Complete genome sequence of the thermophilic, obligately chemolithoautotrophic hydrogen-oxidizing bacterium Hydrogenobacter thermophilus TK-6

Hydrogenobacter thermophilus is a thermophilic, obligately chemolithoautotrophic and aerobic hydrogen-oxidizing bacterium. It is unique in its ability to fix carbon dioxide via the reductive tricarboxylic acid cycle under aerobic conditions. It utilizes molecular hydrogen, elemental sulfur, or thiosulfate as the sole energy source. Here, we report the complete genome sequence of H. thermophilus TK-6.

Enzymatic and electron paramagnetic resonance studies of anabolic pyruvate synthesis by pyruvate: ferredoxin oxidoreductase from Hydrogenobacter thermophilus

Pyruvate: ferredoxin oxidoreductase (POR; EC 1.2.7.1) catalyzes the thiamine pyrophosphate-dependent oxidative decarboxylation of pyruvate to form acetyl-CoA and CO(2). The thermophilic, obligate chemolithoautotrophic hydrogen-oxidizing bacterium, Hydrogenobacter thermophilus TK-6, assimilates CO(2) via the reductive tricarboxylic acid cycle. In this cycle, POR acts as pyruvate synthase catalyzing the reverse reaction (i.e. reductive carboxylation of acetyl-CoA) to form pyruvate. The pyruvate synthesis reaction catalyzed by POR is an energetically unfavorable reaction and requires a strong reductant. Moreover, the reducing equivalents must be supplied via its physiological electron mediator, a small iron-sulfur protein ferredoxin. Therefore, the reaction is difficult to demonstrate in vitro and the reaction mechanism has been poorly understood. In the present study, we coupled the decarboxylation of 2-oxoglutarate catalyzed by 2-oxoglutarate: ferredoxin oxidoreductase (EC 1.2.7.3), which generates sufficiently low-potential electrons to reduce ferredoxin, to drive the energy-demanding pyruvate synthesis by POR. We demonstrate that H. thermophilus POR catalyzes pyruvate synthesis from acetyl-CoA and CO(2), confirming the operation of the reductive tricarboxylic acid cycle in this bacterium.

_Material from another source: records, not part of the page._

`config.mk`:
```
export PLATFORM = sky130hd
export DESIGN_NAME = ddrct_top
export DESIGN_NICKNAME = d
export VERILOG_FILES = /design/src/ddrct_pkg.sv /design/src/ddrct_regs.sv /design/src/ddrct_sync.sv /design/src/ddrct_top.sv
export SDC_FILE = /design/constraint.sdc
export NUM_CORES = 1
export LEC_CHECK = 0
export BUFFER_PORTS_ARGS = -buffer_cell sky130_fd_sc_hd__buf_4
export CAP_MARGIN = 20
export CORE_MARGIN = 8
export CORE_UTILIZATION = 35
export DETAILED_ROUTE_END_ITERATION = 8
export HOLD_SLACK_MARGIN = 0.1
export PLACE_DENSITY_LB_ADDON = 0.15
export SLEW_MARGIN = 20
export SYNTH_ARGS = -nofsm -noshare
export SYNTH_HDL_FRONTEND = slang
export SYNTH_SLANG_ARGS = --single-unit
```
`constraint.sdc`:
```
create_clock -name clk_i -period 2.8 [get_ports clk_i]
set_input_delay 0.28 -clock clk_i [delete_from_list [all_inputs] [get_ports clk_i]]
set_output_delay 0.28 -clock clk_i [all_outputs]
set_load 0.05 [all_outputs]
```
File: config.mk
export PLATFORM = sky130hd
export DESIGN_NAME = cjmu_unit
export DESIGN_NICKNAME = d
export VERILOG_FILES = /design/src/cjmu_pkg.sv /design/src/cjmu_unit.sv
export SDC_FILE = /design/constraint.sdc
export NUM_CORES = 1
export LEC_CHECK = 0
export BUFFER_PORTS_ARGS = -buffer_cell sky130_fd_sc_hd__buf_2
export CAP_MARGIN = 20
export CELL_PAD_IN_SITES_DETAIL_PLACEMENT = 2
export CELL_PAD_IN_SITES_GLOBAL_PLACEMENT = 2
export CORE_MARGIN = 3
export CORE_UTILIZATION = 40
export DETAILED_ROUTE_END_ITERATION = 8
export PLACE_DENSITY_LB_ADDON = 0.2
export SLEW_MARGIN = 20
export SYNTH_ARGS = -nofsm -noshare
export SYNTH_HDL_FRONTEND = slang
export SYNTH_SLANG_ARGS = --single-unit
File: constraint.sdc
create_clock -name aclk -period 5.5 [get_ports aclk]
set_input_delay 0.275 -clock aclk [delete_from_list [all_inputs] [get_ports aclk]]
set_output_delay 0.275 -clock aclk [all_outputs]
set_load 0.005 [all_outputs]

We also measured the electron paramagnetic resonance spectra of the POR intermediates in both the forward and reverse reactions, and demonstrate the intermediacy of a 2-(1-hydroxyethyl)- or 2-(1-hydroxyethylidene)-thiamine pyrophosphate radical in both reactions. The reaction mechanism of the reductive carboxylation of acetyl-CoA is also discussed.

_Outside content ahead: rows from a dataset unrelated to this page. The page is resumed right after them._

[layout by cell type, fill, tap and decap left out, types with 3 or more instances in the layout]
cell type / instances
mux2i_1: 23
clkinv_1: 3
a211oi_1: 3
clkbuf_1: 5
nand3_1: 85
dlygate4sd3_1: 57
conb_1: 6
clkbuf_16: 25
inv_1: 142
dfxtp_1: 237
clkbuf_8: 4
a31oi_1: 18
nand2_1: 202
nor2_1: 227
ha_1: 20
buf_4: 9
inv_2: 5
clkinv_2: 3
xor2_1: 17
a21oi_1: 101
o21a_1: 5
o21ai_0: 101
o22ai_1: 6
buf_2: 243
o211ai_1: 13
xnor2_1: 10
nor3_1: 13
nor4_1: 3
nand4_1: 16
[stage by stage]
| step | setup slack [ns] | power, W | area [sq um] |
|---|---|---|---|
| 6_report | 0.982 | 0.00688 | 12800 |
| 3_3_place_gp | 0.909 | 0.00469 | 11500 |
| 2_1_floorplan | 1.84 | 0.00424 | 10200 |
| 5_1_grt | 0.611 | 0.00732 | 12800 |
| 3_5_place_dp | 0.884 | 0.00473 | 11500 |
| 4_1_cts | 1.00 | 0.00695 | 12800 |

Carboxylation reaction catalyzed by 2-oxoglutarate:ferredoxin oxidoreductases from Hydrogenobacter thermophilus

Hydrogenobacter thermophilus TK-6 is a thermophilic, chemolithoautotrophic, hydrogen-oxidizing bacterium that fixes carbon dioxide via the reductive tricarboxylic acid (rTCA) cycle. 2-Oxoglutarate:ferredoxin oxidoreductase (OGOR) is the key enzyme in this cycle that fixes carbon dioxide. The genome of strain TK-6 encodes at least two distinct OGOR enzymes, termed For and Kor. We report here a method for measuring the carboxylation of succinyl-CoA catalyzed by OGORs. The method involves the in vitro coupling of OGOR with ferredoxin and pyruvate:ferredoxin oxidoreductase from strain TK-6, and glutamate dehydrogenase from Sulfolobus tokodaii. Using this method, we determined both the apparent maximum velocities and the K (m) values of For and Kor for the carboxylation of succinyl-CoA. This is the first reported kinetic analysis of carbon fixation catalyzed by OGOR enzymes from the rTCA cycle.

Ferredoxin-NADP reductase from the thermophilic hydrogen-oxidizing bacterium, Hydrogenobacter thermophilus TK-6

The thermophilic, obligately chemolithoautotrophic hydrogen-oxidizing bacterium, Hydrogenobacter thermophilus TK-6, assimilates carbon dioxide via the reductive tricarboxylic acid cycle. Small iron-sulfur proteins, ferredoxins, play a central role as low-potential electron donors for this cycle. The fpr gene of this bacterium, encoding a putative ferredoxin-NADP(+) reductase (FNR, EC 1.18.1.2), was expressed in Escherichia coli, and the recombinant protein was purified to homogeneity. Unexpectedly, the monomeric Fpr protein contained one molecule of FMN as a prosthetic group, although FNRs from other organisms are known to contain FAD. The FMN-containing Fpr was shown to be a bona fide FNR that catalyzes a reversible redox reaction between NADP(+)/NADPH and ferredoxins.